▶ **TASK INSTRUCTIONS**: Nothing but the lines from the top of the following entries through the line with "# synth_timing" should be printed, exactly as they are.

▶ **LISTED RECORDS**:
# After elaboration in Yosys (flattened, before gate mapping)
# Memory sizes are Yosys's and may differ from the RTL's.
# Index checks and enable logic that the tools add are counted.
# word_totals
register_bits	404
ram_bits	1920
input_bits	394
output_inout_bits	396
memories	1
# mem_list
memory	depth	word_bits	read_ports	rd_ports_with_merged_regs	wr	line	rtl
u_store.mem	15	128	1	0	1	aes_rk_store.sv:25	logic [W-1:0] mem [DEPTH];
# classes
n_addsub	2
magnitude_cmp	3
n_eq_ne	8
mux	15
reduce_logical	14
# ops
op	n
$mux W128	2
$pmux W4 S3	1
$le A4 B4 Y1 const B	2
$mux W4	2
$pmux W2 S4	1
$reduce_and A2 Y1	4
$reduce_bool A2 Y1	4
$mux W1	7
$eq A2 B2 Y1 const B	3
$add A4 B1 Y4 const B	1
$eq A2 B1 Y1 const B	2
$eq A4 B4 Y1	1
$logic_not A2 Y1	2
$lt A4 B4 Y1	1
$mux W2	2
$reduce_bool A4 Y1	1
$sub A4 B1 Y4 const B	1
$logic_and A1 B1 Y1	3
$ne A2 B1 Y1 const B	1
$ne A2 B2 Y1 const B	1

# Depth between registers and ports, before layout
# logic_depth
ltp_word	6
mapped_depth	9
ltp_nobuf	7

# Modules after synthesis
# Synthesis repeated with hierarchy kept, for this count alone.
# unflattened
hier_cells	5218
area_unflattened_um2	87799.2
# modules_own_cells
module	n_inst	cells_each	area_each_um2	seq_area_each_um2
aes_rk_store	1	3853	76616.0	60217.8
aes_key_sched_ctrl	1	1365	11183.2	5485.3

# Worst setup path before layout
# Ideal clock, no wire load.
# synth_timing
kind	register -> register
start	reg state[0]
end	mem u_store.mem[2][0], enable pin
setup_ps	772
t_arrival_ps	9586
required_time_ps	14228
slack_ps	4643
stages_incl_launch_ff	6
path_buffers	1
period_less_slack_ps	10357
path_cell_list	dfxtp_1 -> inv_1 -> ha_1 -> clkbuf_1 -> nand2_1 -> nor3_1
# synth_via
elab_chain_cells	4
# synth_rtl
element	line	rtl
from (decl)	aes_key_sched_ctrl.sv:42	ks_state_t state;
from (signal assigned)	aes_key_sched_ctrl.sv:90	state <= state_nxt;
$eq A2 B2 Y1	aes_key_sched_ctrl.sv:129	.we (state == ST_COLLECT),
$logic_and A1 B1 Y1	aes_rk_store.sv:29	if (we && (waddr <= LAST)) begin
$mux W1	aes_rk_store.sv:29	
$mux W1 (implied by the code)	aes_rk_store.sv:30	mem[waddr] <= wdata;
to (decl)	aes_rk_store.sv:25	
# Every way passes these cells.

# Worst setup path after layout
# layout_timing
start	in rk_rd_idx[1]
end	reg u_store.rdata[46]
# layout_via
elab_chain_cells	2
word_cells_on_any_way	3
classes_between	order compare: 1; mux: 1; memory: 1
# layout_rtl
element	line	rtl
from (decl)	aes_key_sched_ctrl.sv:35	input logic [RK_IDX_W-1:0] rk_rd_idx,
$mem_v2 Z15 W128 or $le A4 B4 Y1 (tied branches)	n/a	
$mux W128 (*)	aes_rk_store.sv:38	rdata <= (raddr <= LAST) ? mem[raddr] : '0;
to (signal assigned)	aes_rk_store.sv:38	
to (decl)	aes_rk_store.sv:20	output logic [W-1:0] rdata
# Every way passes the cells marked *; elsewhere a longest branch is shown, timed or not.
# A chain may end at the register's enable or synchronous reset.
## src/rtl/counter_core.sv

```systemverilog
// counter_core: control stage feeding the seven-segment display driver.
// Three push buttons are synchronized and debounced. A SET/RUN/PAUSE FSM
// sequences them. In RUN the memory accumulator advances by counter_settings
// once per prescaler tick, modulo MEM_MOD.

// Per-button synchronizer + debouncer producing a one-cycle press pulse.
module counter_core_debounce #(
  parameter int DEBOUNCE_CYCLES = 50000
) (
  input  logic clock,
  input  logic reset,
  input  logic key_n,
  output logic press
);

  localparam int CW = $clog2(DEBOUNCE_CYCLES + 1);
  localparam logic [CW-1:0] CNT_ZERO = {CW{1'b0}};
  localparam logic [CW-1:0] CNT_ONE  = CW'(1);
  localparam logic [CW-1:0] CNT_LAST = CW'(DEBOUNCE_CYCLES - 1);

  logic          sync1_r;
  logic          sync2_r;
  logic          level_r;
  logic          press_r;
  logic [CW-1:0] cnt_r;

  logic [CW-1:0] cnt_nxt_s;
  logic          level_nxt_s;
  logic          press_nxt_s;

  // Two-flop synchronizer for the asynchronous raw button.
  always_ff @(posedge clock or posedge reset) begin
    if (reset) begin
      sync1_r <= 1'b1;
      sync2_r <= 1'b1;
    end else begin
      sync1_r <= key_n;
      sync2_r <= sync1_r;
    end
  end

  // Debounce decision: count differing cycles, flip the level on the last one.
  always_comb begin
    cnt_nxt_s   = cnt_r;
    level_nxt_s = level_r;
    press_nxt_s = 1'b0;
    if (sync2_r == level_r) begin
      cnt_nxt_s = CNT_ZERO;
    end else if (cnt_r >= CNT_LAST) begin
      // This is the DEBOUNCE_CYCLES-th consecutive differing cycle.
      cnt_nxt_s   = CNT_ZERO;
      level_nxt_s = sync2_r;
      // Only the 1->0 transition is a press; release is silent.
      press_nxt_s = ~sync2_r;
    end else begin
      cnt_nxt_s = cnt_r + CNT_ONE;
    end
  end

  // Debounce counter, accepted level and registered press pulse.
  always_ff @(posedge clock or posedge reset) begin
    if (reset) begin
      cnt_r   <= CNT_ZERO;
      level_r <= 1'b1;
      press_r <= 1'b0;
    end else begin
      cnt_r   <= cnt_nxt_s;
      level_r <= level_nxt_s;
      press_r <= press_nxt_s;
    end
  end

  assign press = press_r;

endmodule

// Top-level control stage.
module counter_core #(
  parameter int DEBOUNCE_CYCLES = 50000,
  parameter int TICK_DIV        = 50000000,
  parameter int MEM_MOD         = 100
) (
  input  logic       clock,
  input  logic       reset,
  input  logic       key_start_n,
  input  logic       key_inc_n,
  input  logic       key_clr_n,
  output logic [4:0] counter_settings,
  output logic [6:0] memory,
  output logic       run_led,
  output logic       tick_led
);

  localparam int PW = (TICK_DIV > 1) ? $clog2(TICK_DIV) : 1;
  localparam logic [PW-1:0] PRESC_ZERO = {PW{1'b0}};
  localparam logic [PW-1:0] PRESC_ONE  = PW'(1);
  localparam logic [PW-1:0] PRESC_LAST = PW'(TICK_DIV - 1);
  localparam logic [7:0]    MOD_W      = 8'(MEM_MOD);

  typedef enum logic [1:0] {
    ST_SET   = 2'd0,
    ST_RUN   = 2'd1,
    ST_PAUSE = 2'd2
  } state_t;

  state_t        state_r;
  logic [4:0]    settings_r;
  logic [6:0]    memory_r;
  logic          run_led_r;
  logic          tick_led_r;
  logic [PW-1:0] presc_r;

  state_t        state_nxt_s;
  logic [4:0]    settings_nxt_s;
  logic [6:0]    memory_nxt_s;
  logic          run_led_nxt_s;
  logic          tick_led_nxt_s;
  logic [PW-1:0] presc_nxt_s;

  logic          start_press_s;
  logic          inc_press_s;
  logic          clr_press_s;
  logic          tick_s;
  logic [7:0]    sum_s;
  logic [6:0]    mem_wrapped_s;
  logic [4:0]    settings_inc_s;

  counter_core_debounce #(.DEBOUNCE_CYCLES(DEBOUNCE_CYCLES)) u_db_start (
    .clock (clock),
    .reset (reset),
    .key_n (key_start_n),
    .press (start_press_s)
  );

  counter_core_debounce #(.DEBOUNCE_CYCLES(DEBOUNCE_CYCLES)) u_db_inc (
    .clock (clock),
    .reset (reset),
    .key_n (key_inc_n),
    .press (inc_press_s)
  );

  counter_core_debounce #(.DEBOUNCE_CYCLES(DEBOUNCE_CYCLES)) u_db_clr (
    .clock (clock),
    .reset (reset),
    .key_n (key_clr_n),
    .press (clr_press_s)
  );

  // Tick is only meaningful while running; the count is frozen elsewhere.
  assign tick_s = (state_r == ST_RUN) && (presc_r == PRESC_LAST);

  // Sum kept 8 bits wide so memory + step never overflows before the modulo.
  assign sum_s         = {1'b0, memory_r} + {3'b000, settings_r};
  assign mem_wrapped_s = (sum_s >= MOD_W) ? 7'(sum_s - MOD_W) : sum_s[6:0];

  // Step wraps 31 -> 1 so it can never become zero.
  assign settings_inc_s = (settings_r >= 5'd31 || settings_r == 5'd0) ? 5'd1
                                                                      : settings_r + 5'd1;

  // Next-state, accumulator and prescaler logic; priority clr > start > inc.
  always_comb begin
    state_nxt_s    = state_r;
    settings_nxt_s = settings_r;
    memory_nxt_s   = memory_r;
    tick_led_nxt_s = 1'b0;
    presc_nxt_s    = presc_r;

    if (clr_press_s) begin
      state_nxt_s  = ST_SET;
      memory_nxt_s = 7'd0;
    end else begin
      case (state_r)
        ST_SET: begin
          if (start_press_s) begin
            state_nxt_s = ST_RUN;
          end else if (inc_press_s) begin
            settings_nxt_s = settings_inc_s;
          end else begin
            settings_nxt_s = settings_r;
          end
        end
        ST_RUN: begin
          if (start_press_s) begin
            // A tick landing with the start pulse is discarded.
            state_nxt_s = ST_PAUSE;
          end else if (tick_s) begin
            memory_nxt_s   = mem_wrapped_s;
            tick_led_nxt_s = 1'b1;
          end else begin
            memory_nxt_s = memory_r;
          end
        end
        ST_PAUSE: begin
          if (start_press_s) begin
            state_nxt_s = ST_RUN;
          end else begin
            state_nxt_s = ST_PAUSE;
          end
        end
        default: begin
          state_nxt_s = ST_SET;
        end
      endcase
    end

    // Restart the tick period on every entry to RUN so the first tick is a full period away.
    if ((state_r != ST_RUN) && (state_nxt_s == ST_RUN)) begin
      presc_nxt_s = PRESC_ZERO;
    end else if (state_r == ST_RUN) begin
      if (tick_s) begin
        presc_nxt_s = PRESC_ZERO;
      end else begin
        presc_nxt_s = presc_r + PRESC_ONE;
      end
    end else begin
      presc_nxt_s = presc_r;
    end

    run_led_nxt_s = (state_nxt_s == ST_RUN);
  end

  // State, prescaler and all output registers.
  always_ff @(posedge clock or posedge reset) begin
    if (reset) begin
      state_r    <= ST_SET;
      settings_r <= 5'd1;
      memory_r   <= 7'd0;
      run_led_r  <= 1'b0;
      tick_led_r <= 1'b0;
      presc_r    <= PRESC_ZERO;
    end else begin
      state_r    <= state_nxt_s;
      settings_r <= settings_nxt_s;
      memory_r   <= memory_nxt_s;
      run_led_r  <= run_led_nxt_s;
      tick_led_r <= tick_led_nxt_s;
      presc_r    <= presc_nxt_s;
    end
  end

  assign counter_settings = settings_r;
  assign memory           = memory_r;
  assign run_led          = run_led_r;
  assign tick_led         = tick_led_r;

endmodule

```

## config.mk

```make
export PLATFORM = sky130hd
export DESIGN_NAME = counter_core
export DESIGN_NICKNAME = d
export VERILOG_FILES = /design/src/rtl/counter_core.sv
export SDC_FILE = /design/constraint.sdc
export NUM_CORES = 1
export LEC_CHECK = 0
export CAP_MARGIN = 20
export CORE_ASPECT_RATIO = 1.5
export CORE_MARGIN = 4
export CORE_UTILIZATION = 55
export DETAILED_ROUTE_END_ITERATION = 10
export GPL_ROUTABILITY_DRIVEN = 0
export PLACE_DENSITY_LB_ADDON = 0.2
export SYNTH_ARGS = -nofsm -noshare
export SYNTH_HDL_FRONTEND = slang
export SYNTH_HIERARCHICAL = 1
export SYNTH_SLANG_ARGS = --single-unit
```

## constraint.sdc

```tcl
create_clock -name clock -period 2.4 [get_ports clock]
set_input_delay 0.72 -clock clock [delete_from_list [all_inputs] [get_ports clock]]
set_output_delay 0.72 -clock clock [all_outputs]
set_load 0.02 [all_outputs]
```

After elaboration in Yosys (flattened, before gate mapping)
Cells that the tools add are included.
{ "word_totals": {"regBits": 102, "latch_bits": 0, "mem_bits_rw": 0, "rom_bits": 0, "input_bits": 5, "output_inout_bits": 14, "elab_cells": 93, "memories": 0} }
{ "op_classes": {"addsub": 7, "mul": 0, "n_div": 0, "n_lt_le_gt_ge": 5, "n_eq_ne": 9, "n_shift": 0, "mux": 30, "bitwise": 8, "n_reduce_logical": 13} }
{ "ops": {"columns": ["cell", "n"], "rows": [
  ["$mux W16", 6],
  ["$mux W26", 3],
  ["$add A16 B1 Y16 const B", 3],
  ["$ge A16 B16 Y1 const B", 3],
  ["$mux W7", 5],
  ["$add A26 B1 Y26 const B", 1],
  ["$eq A26 B26 Y1 const B", 1],
  ["$mux W1", 10],
  ["$add A7 B5 Y8", 1],
  ["$ge A8 B7 Y1 const B", 1],
  ["$mux W2", 4],
  ["$not A1 Y1", 8],
  ["$sub A7 B7 Y7 const B", 1],
  ["$pmux W2 S3", 1],
  ["$reduce_and A2 Y1", 3],
  ["$reduce_bool A2 Y1", 3],
  ["$add A5 B1 Y5 const B", 1],
  ["$ge A5 B5 Y1 const B", 1],
  ["$logic_not A5 Y1", 1],
  ["$mux W5", 1],
  ["$eq A2 B1 Y1 const B", 2],
  ["$ne A2 B1 Y1 const B", 2],
  ["$reduce_and A4 Y1", 1],
  ["$eq A1 B1 Y1", 3],
  ["5 further kinds", 6]
]} }

Longest topological paths before layout
{ "depth": {"word_depth": 7, "depth_mapped": 11, "depth_no_buf": 11} }

By module
Netlist, hierarchy kept.
{ "modules_own_cells": {"columns": ["module", "n_inst", "cells_each", "area_per_inst_um2", "seq_area_each_um2"], "rows": [
  ["counter_core_debounce", 3, 92, 989.7, 504.2],
  ["counter_core", 1, 277, 2516.2, 1052.3]
]} }

Worst setup path before layout
OpenSTA, ideal clock, no wires.
{ "synth_path": {"path_kind": "register -> register", "start": "reg settings_r[1] (netlist: counter_settings[1])", "end": "reg memory_r[4] (netlist: memory[4])", "setup_time_ns": 0.121, "arrival_ns": 2.586, "required_ns": 2.279, "setup_slack_ns": -0.307, "stages_incl_launch_ff": 12, "n_path_buf": 0, "period_less_slack_ns": 2.707, "cell_sequence": "dfrtp_1 -> ha_1 -> a21o_1 -> a21oi_1 -> xor2_1 -> ha_1 -> inv_1 -> o31ai_1 -> o2111ai_1 -> a31oi_1 -> xor2_1 -> a22o_1"} }
{ "synth_via": {"elab_chain_cells": 7, "elab_cells_between_ends": 8, "classes_between": "add/sub: 2; order compare: 1; mux: 5"} }
{ "synth_lines": {"columns": ["element", "line", "rtl"], "rows": [
  ["start: declaration", "107", "logic [4:0] settings_r;"],
  ["start signal: assignment", "233", "settings_r <= settings_nxt_s;"],
  ["$add A7 B5 Y8 *", "153", "assign sum_s = {1'b0, memory_r} + {3'b000, settings_r};"],
  ["$sub A7 B7 Y7 or $ge A8 B7 Y1 (tied branches)", "154", "assign mem_wrapped_s = (sum_s >= MOD_W) ? 7'(sum_s - MOD_W) : sum_s[6:0];"],
  ["$mux W7 *", "154", null],
  ["$mux W7 *", "186", "end else if (tick_s) begin"],
  ["$mux W7 *", "183", "if (start_press_s) begin"],
  ["$mux W7 *", "172", "case (state_r)"],
  ["$mux W7 *", "168", "if (clr_press_s) begin"],
  ["end signal: assignment", "234", "memory_r <= memory_nxt_s;"],
  ["end: declaration", "108", "logic [6:0] memory_r;"]
]} }
Every way passes the cells marked *; elsewhere a longest branch is shown, timed or not. The select of a mux whose other input is x is not followed.
A chain may end at the register's enable or synchronous reset.

Final worst setup path
Same ends and word-level chain as after synthesis.

==> results.txt <==
Storage cell area: 2570 um^2
WL final: 11,100 um
Final setup margin: -0.182 ns
Synth Register Bits: 102
Hold Buf Count CTS: 0
Port Buf Inserts: 18
Drt pass-1 iters: 5
P_int: 2.59 mW
Multi-input combinational cell area: 2840 um^2
Area Growth Syn to Fin: 15.2%
CTS sink count: 102
Die X: 89.5 um
DRC Markers: 0
Total Routing Usage GR: 0.210
Worst Tran Pin Value: 1.06 ns
Synth Cell Area: 5490 um^2
Combinational power share: 0.030
Vias in the first global route: 4,322
Worst path bufs/invs: 1
Clock network power share: 0.439
Final Cell Area: 6320 um^2
Synth async-reset ratio: 1.00
Final Cycle Share: 1.08
Outcome: complete, but fails checks
ANT nets after route: 0
Failing checks: negative setup slack
Seq pwr share: 0.531
First-pass GRT wire length: 19,400 um
Max-slew headroom: 0.290
Starting Density: 0.566
Layout cells sized above 1: 0.196
Arr. time, crit path: 2.87 ns
H-tree depth: 3
Setup crit end kind: flip-flop
Cell Chain, Critical Path: ha_4 > a21o_1 > a21oi_2 > xor2_2 > ha_2 > inv_2 > o31ai_4 > o2111ai_2 > a31oi_2 > xor2_1 > a22o_1
Final setup violation count: 3
Final worst path period need: 2.58 ns
Floorplan row count: 44
Fill count: 773
Clk_lat worst skew: 0.35 ns
CP top delay family: compound AO/OA/AOI/OAI gates
Final Skew: 0.00635 ns
Initial drt markers: 228
Core area: 9690 um^2
Tot Pwr: 3.31 mW
Final Hold Viols: 0
Critical Path Max Stage Delay: 0.45 ns
Die height: 130 um
Total nets after synthesis: 573
Power Dens Cells: 524 nW/um^2
Drt via density: 5.92
Largest fanout on the critical path: 4
Nets@finish: 616
Most frequent cells in the layout: dfrtp_1, nand2_1, nor2_1
Min Hold Slack: 0.356 ns
Mapped Avg Cell Area: 9.92 um^2
FMAX: 387 MHz
Seq/Total Area, Yosys: 0.468
Slowest stage cell, crit path: dfrtp_2
Clk buf depth: 2
Clock-pin transition on the worst setup and hold timing paths: 0.07 ns
Grt total ovfl: 0
Num CTS Buffers: 9
Peak VDD IR: 0.420 mV
Top FF cell, synth: dfrtp_1
Startpoint Class: flip-flop
Die Area: 11,700 um^2
Leading area contributor after synthesis: dfrtp_1
Switch Pwr: 723 uW
Clk root buf: clkbuf_16
Leakage dissipation: 2.60 nW
YS warnings: 6
Synth area leaders: dfrtp_1, xnor2_1, dfstp_2, nand2_1, o21ai_0
Initial antenna violation count: 0
Final Slew Violations: 0
RSZ-0062 raised after global routing: yes
CTS tree: yes
Mapped Cells: 553
ANT cells: 0
Net Sw Frac: 0.218
Cell Area, Placed: 5930 um^2
Hold Crit Class: reg -> reg
EDFF count, synth: 0
Via count: 4,240
Required time worst endpoint: 2.69 ns
Largest net degree at the start of global routing: 43
Worst setup path class: reg -> reg
Top-area cell type share of the netlist area: 0.420
Most common cell after layout, fill and taps aside: dfrtp_1
Average wire per standard cell: 15.4 um
Dpl hpwl: 7850 um
Max-cap violation count: 0
Library cells used by synthesis: 53
Ports: 19
## flip-flops by register name (all words and copies together) (netlist names), 2 cells and up
| name | cells |
|---|---|
| counter_settings | 5 |
| memory | 7 |
| presc_r | 26 |
| state_r | 2 |
| u_db_clr/cnt_r | 16 |
| u_db_inc/cnt_r | 16 |
| u_db_start/cnt_r | 16 |
## per-layer routing
metal  track usage  wire length [um]  vias up
met2         0.384              6010       71
met1         0.233              4490     2106
li1              -                 -     2040
met4        0.0850               253        0
met5             0                 0        -
met3        0.0398               303       23
## worst paths after layout
kind	from	endpoint	slack, ns	depth (start not counted)
min	u_db_start/sync1_r	u_db_start/sync2_r	0.36	0
max	counter_settings[1]	memory[4]	-0.18	11
min in group asynchronous	reset	u_db_start/press	0.80	2
max reg2reg	counter_settings[1]	memory[4]	-0.18	11
max in group asynchronous	reset	u_db_start/cnt_r[8]	1.12	3
min reg2reg	u_db_start/sync1_r	u_db_start/sync2_r	0.36	0
## what timing repair did
item | in CTS | in global routing
pin swaps | 7 | 8
setup buffers | 3 | 1
setup endpoints to repair | 3 | 11
resized for setup | 7 | 5
## Yosys cell counts (all sizes together), types with 3 or more instances
cell type / number
a31oi: 3
nand2: 54
nand4: 13
o31ai: 9
and2: 3
xor2: 15
and3: 11
a2111oi: 3
mux2: 4
a21o: 6
nand3: 36
dfrtp: 92
and4: 5
a21oi: 11
buf: 10
nor4: 20
ha: 14
or3b: 3
a22o: 6
xnor2: 42
nor3b: 4
nor2: 74
dfstp: 10
inv: 19
o21ai: 41
nor3: 20
nand2b: 5
## cell type report
| class | instances | share of cell area |
|---|---|---|
| clock buffer | 10 | 0.0362 |
| clock inverter | 6 | 0.0109 |
| inverter | 19 | 0.0113 |
| multi-input combinational | 420 | 0.449 |
| sequential | 102 | 0.406 |
| tap | 115 | 0.0228 |
| timing repair buffer | 44 | 0.0637 |
## power by group through the flow
stage / combinational [mW] / sequential, mW / clock, mW
floorplan: 0.0782 / 1.79 / 0
global placement: 0.100 / 1.79 / 0
detailed placement: 0.102 / 1.79 / 0
CTS: 0.103 / 1.76 / 1.49
global route: 0.114 / 1.76 / 1.57
finish: 0.0990 / 1.76 / 1.45
## cells by family after synthesis
group / count (synthesis) / share of synthesized area
xor+xnor: 57 / 0.0910
mux: 5 / 0.0100
simple gates: 254 / 0.254
buf+inv: 31 / 0.0374
fa+ha+maj: 15 / 0.0356
flops: 102 / 0.468
compound gates: 89 / 0.104
## through the flow
step	util	cells	TNS [ns]	worst slack (ns)
2_1_floorplan	-	553	-0.0665	-0.0518
3_3_place_gp	0.612	697	-0.0141	-0.0141
3_5_place_dp	0.612	697	-0.360	-0.202
4_1_cts	0.650	716	-0.256	-0.109
5_1_grt	0.652	716	-0.621	-0.239
6_report	0.652	716	-0.321	-0.182
Note: power is estimated with default switching activity, not from simulation.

▶ **OUTPUT FOR THIS TASK**:
# After elaboration in Yosys (flattened, before gate mapping)
# Memory sizes are Yosys's and may differ from the RTL's.
# Index checks and enable logic that the tools add are counted.
# word_totals
register_bits	404
ram_bits	1920
input_bits	394
output_inout_bits	396
memories	1
# mem_list
memory	depth	word_bits	read_ports	rd_ports_with_merged_regs	wr	line	rtl
u_store.mem	15	128	1	0	1	aes_rk_store.sv:25	logic [W-1:0] mem [DEPTH];
# classes
n_addsub	2
magnitude_cmp	3
n_eq_ne	8
mux	15
reduce_logical	14
# ops
op	n
$mux W128	2
$pmux W4 S3	1
$le A4 B4 Y1 const B	2
$mux W4	2
$pmux W2 S4	1
$reduce_and A2 Y1	4
$reduce_bool A2 Y1	4
$mux W1	7
$eq A2 B2 Y1 const B	3
$add A4 B1 Y4 const B	1
$eq A2 B1 Y1 const B	2
$eq A4 B4 Y1	1
$logic_not A2 Y1	2
$lt A4 B4 Y1	1
$mux W2	2
$reduce_bool A4 Y1	1
$sub A4 B1 Y4 const B	1
$logic_and A1 B1 Y1	3
$ne A2 B1 Y1 const B	1
$ne A2 B2 Y1 const B	1

# Depth between registers and ports, before layout
# logic_depth
ltp_word	6
mapped_depth	9
ltp_nobuf	7

# Modules after synthesis
# Synthesis repeated with hierarchy kept, for this count alone.
# unflattened
hier_cells	5218
area_unflattened_um2	87799.2
# modules_own_cells
module	n_inst	cells_each	area_each_um2	seq_area_each_um2
aes_rk_store	1	3853	76616.0	60217.8
aes_key_sched_ctrl	1	1365	11183.2	5485.3

# Worst setup path before layout
# Ideal clock, no wire load.
# synth_timing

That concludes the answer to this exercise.